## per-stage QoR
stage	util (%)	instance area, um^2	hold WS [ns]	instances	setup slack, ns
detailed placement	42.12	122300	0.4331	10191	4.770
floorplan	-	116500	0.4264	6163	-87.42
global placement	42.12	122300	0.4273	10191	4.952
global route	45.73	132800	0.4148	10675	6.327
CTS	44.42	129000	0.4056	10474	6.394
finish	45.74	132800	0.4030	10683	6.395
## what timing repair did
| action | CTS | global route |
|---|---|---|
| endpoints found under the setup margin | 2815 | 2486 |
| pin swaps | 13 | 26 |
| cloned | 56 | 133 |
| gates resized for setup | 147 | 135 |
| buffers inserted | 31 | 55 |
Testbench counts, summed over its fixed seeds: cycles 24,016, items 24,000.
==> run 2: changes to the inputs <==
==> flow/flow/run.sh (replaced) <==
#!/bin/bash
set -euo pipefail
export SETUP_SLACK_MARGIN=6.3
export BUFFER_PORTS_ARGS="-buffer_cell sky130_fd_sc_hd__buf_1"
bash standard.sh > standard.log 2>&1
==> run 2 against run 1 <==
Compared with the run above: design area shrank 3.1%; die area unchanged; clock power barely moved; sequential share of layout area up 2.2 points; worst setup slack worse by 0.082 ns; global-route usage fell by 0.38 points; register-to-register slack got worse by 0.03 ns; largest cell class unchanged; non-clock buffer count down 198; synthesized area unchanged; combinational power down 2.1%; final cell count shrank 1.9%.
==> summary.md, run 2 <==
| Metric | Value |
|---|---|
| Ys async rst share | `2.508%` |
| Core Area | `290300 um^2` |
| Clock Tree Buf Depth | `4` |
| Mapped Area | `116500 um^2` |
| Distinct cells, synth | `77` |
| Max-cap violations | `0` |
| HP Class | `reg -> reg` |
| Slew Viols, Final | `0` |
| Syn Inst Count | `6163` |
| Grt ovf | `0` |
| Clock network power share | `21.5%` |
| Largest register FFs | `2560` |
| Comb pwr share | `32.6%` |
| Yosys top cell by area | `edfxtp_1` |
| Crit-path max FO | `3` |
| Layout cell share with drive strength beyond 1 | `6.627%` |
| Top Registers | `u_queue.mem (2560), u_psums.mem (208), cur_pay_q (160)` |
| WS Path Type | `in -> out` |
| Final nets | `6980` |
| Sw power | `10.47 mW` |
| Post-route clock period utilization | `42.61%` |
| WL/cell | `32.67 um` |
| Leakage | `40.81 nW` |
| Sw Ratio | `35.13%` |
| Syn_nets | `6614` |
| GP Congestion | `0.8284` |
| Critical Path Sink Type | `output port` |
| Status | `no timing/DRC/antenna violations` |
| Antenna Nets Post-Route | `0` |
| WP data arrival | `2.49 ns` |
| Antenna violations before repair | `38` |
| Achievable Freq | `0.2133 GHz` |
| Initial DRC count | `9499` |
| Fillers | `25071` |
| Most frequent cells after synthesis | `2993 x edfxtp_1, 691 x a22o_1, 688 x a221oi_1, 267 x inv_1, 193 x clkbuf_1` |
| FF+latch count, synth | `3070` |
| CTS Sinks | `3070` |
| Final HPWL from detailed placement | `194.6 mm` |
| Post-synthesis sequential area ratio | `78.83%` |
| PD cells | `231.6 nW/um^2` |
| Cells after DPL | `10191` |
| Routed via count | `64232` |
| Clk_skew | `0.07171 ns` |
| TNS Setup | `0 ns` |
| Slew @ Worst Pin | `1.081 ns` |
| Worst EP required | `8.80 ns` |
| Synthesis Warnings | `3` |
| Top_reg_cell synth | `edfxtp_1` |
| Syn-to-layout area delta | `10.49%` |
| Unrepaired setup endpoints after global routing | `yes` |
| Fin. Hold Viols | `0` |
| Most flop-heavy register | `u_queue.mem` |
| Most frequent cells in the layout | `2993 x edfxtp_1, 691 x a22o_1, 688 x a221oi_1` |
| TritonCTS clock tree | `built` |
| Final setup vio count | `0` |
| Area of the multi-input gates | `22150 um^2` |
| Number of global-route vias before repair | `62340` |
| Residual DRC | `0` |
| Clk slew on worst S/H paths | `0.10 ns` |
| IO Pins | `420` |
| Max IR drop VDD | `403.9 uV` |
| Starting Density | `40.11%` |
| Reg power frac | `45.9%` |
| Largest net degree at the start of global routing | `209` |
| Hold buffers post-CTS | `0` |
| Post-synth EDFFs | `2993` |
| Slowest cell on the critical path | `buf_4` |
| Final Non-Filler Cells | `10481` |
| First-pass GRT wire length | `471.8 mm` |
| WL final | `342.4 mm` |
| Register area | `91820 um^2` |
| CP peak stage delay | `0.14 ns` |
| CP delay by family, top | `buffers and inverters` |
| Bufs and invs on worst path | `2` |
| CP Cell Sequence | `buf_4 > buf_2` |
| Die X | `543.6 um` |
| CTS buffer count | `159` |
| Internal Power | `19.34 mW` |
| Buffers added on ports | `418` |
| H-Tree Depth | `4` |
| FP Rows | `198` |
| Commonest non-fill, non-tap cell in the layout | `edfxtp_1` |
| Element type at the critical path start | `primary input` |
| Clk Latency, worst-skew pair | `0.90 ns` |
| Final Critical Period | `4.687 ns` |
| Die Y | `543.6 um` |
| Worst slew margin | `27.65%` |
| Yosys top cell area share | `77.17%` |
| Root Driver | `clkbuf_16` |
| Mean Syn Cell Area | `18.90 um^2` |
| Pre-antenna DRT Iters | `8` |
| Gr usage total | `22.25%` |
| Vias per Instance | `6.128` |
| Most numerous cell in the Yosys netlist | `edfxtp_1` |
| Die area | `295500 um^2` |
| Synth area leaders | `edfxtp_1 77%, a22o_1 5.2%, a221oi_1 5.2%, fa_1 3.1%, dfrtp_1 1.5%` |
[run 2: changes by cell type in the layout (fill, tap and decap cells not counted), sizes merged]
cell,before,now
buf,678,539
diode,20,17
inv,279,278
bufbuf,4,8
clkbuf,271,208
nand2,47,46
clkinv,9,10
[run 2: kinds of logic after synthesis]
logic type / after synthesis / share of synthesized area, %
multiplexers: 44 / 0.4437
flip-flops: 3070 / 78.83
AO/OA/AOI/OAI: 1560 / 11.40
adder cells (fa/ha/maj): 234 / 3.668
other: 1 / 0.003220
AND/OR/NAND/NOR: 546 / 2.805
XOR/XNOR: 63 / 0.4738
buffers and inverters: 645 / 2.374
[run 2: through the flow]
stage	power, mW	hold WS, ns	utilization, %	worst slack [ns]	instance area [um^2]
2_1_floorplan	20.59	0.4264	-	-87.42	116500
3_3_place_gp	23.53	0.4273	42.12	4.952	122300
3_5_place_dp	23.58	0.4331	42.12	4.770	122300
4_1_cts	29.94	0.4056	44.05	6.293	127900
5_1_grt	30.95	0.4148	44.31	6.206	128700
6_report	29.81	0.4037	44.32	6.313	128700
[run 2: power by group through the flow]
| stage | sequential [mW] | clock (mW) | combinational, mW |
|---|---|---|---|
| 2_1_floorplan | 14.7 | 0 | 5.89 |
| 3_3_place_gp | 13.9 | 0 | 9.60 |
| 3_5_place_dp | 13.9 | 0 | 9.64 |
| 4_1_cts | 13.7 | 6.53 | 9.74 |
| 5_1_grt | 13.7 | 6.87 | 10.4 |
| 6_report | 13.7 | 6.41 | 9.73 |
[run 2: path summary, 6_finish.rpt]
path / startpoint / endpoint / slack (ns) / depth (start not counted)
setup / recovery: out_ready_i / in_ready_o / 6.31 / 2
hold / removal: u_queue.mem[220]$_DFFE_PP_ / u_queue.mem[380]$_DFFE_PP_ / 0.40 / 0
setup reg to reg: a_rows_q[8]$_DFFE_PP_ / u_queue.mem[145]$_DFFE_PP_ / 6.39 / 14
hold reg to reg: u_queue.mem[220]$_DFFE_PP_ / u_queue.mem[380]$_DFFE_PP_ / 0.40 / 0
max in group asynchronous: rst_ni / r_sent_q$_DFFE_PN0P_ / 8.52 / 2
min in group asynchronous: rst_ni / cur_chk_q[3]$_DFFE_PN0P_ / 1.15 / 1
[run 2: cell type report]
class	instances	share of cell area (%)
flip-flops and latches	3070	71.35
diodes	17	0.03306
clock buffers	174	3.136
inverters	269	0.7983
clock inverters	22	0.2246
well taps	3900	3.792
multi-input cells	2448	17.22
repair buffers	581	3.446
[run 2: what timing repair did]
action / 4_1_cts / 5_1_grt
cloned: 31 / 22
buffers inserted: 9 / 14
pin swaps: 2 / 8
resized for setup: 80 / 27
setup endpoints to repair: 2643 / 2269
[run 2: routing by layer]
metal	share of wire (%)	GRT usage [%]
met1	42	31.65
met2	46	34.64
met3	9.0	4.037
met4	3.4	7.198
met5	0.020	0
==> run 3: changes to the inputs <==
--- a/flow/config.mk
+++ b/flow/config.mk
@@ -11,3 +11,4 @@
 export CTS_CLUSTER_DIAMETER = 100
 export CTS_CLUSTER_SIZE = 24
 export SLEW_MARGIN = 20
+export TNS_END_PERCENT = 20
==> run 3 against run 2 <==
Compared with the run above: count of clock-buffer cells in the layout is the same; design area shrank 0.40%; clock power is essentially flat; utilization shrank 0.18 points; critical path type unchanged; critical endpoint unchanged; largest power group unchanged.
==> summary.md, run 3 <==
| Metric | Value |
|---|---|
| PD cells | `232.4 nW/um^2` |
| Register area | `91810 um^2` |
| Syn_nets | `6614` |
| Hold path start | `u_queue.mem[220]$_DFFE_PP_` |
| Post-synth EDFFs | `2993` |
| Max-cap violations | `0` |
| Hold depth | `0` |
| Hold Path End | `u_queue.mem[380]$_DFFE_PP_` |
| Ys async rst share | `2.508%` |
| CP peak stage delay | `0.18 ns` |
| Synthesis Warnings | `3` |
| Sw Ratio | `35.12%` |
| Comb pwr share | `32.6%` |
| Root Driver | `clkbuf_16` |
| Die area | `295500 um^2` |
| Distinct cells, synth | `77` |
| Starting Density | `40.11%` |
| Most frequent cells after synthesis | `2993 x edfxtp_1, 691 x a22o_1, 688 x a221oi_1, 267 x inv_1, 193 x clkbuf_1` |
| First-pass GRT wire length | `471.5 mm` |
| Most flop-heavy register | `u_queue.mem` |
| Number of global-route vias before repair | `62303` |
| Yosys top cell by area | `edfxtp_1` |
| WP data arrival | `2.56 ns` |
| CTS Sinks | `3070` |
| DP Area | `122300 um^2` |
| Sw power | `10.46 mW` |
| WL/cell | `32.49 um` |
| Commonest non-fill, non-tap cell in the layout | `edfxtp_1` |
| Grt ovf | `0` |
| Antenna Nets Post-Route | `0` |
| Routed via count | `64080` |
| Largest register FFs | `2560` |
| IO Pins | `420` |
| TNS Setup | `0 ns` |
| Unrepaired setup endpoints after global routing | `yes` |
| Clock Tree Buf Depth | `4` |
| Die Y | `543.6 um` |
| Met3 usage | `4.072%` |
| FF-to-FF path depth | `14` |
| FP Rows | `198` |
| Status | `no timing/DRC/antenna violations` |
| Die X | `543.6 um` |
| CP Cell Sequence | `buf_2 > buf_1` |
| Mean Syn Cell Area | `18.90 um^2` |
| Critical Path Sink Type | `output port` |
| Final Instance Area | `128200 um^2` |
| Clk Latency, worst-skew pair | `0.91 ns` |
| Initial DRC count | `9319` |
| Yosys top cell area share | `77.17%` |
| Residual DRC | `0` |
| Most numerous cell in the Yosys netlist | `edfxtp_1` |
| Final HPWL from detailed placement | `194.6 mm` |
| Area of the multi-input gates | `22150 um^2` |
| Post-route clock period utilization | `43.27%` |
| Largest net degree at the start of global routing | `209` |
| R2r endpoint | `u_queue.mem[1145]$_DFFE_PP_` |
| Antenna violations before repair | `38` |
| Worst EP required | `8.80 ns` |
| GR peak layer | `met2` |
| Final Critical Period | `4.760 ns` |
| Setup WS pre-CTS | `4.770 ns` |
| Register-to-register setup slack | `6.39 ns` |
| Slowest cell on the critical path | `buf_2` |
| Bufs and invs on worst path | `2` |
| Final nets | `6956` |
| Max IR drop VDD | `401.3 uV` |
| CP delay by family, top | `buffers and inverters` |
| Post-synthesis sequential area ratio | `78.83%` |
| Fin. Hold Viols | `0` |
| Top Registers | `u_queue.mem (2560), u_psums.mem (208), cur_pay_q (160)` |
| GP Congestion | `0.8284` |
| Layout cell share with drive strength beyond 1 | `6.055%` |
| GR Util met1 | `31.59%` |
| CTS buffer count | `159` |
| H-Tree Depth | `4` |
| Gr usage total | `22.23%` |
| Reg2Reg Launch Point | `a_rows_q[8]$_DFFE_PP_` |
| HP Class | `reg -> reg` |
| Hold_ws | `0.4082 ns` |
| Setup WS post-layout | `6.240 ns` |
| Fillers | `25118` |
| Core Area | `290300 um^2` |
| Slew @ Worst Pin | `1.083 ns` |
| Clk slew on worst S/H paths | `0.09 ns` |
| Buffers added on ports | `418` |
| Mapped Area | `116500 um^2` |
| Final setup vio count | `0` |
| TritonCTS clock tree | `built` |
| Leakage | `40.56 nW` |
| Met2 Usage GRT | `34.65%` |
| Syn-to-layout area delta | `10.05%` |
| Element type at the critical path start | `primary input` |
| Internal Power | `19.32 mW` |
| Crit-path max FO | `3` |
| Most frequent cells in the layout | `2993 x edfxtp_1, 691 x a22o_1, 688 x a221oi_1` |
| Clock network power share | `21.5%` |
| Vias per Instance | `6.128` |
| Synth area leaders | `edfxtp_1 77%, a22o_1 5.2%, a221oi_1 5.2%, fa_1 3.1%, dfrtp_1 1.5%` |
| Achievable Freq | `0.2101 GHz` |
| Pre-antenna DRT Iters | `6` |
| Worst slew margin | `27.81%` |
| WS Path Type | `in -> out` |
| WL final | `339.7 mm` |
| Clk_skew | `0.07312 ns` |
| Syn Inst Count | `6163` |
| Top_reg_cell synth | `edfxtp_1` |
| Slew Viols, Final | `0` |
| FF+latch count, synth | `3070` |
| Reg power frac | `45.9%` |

----

Task statement:
Would you print exactly, and only, the lines of the data above from the line with "[run 2: what timing repair did]" through the line with "--- a/flow/config.mk", inclusive?

Response to the task:
[run 2: what timing repair did]
action / 4_1_cts / 5_1_grt
cloned: 31 / 22
buffers inserted: 9 / 14
pin swaps: 2 / 8
resized for setup: 80 / 27
setup endpoints to repair: 2643 / 2269
[run 2: routing by layer]
metal	share of wire (%)	GRT usage [%]
met1	42	31.65
met2	46	34.64
met3	9.0	4.037
met4	3.4	7.198
met5	0.020	0
==> run 3: changes to the inputs <==
--- a/flow/config.mk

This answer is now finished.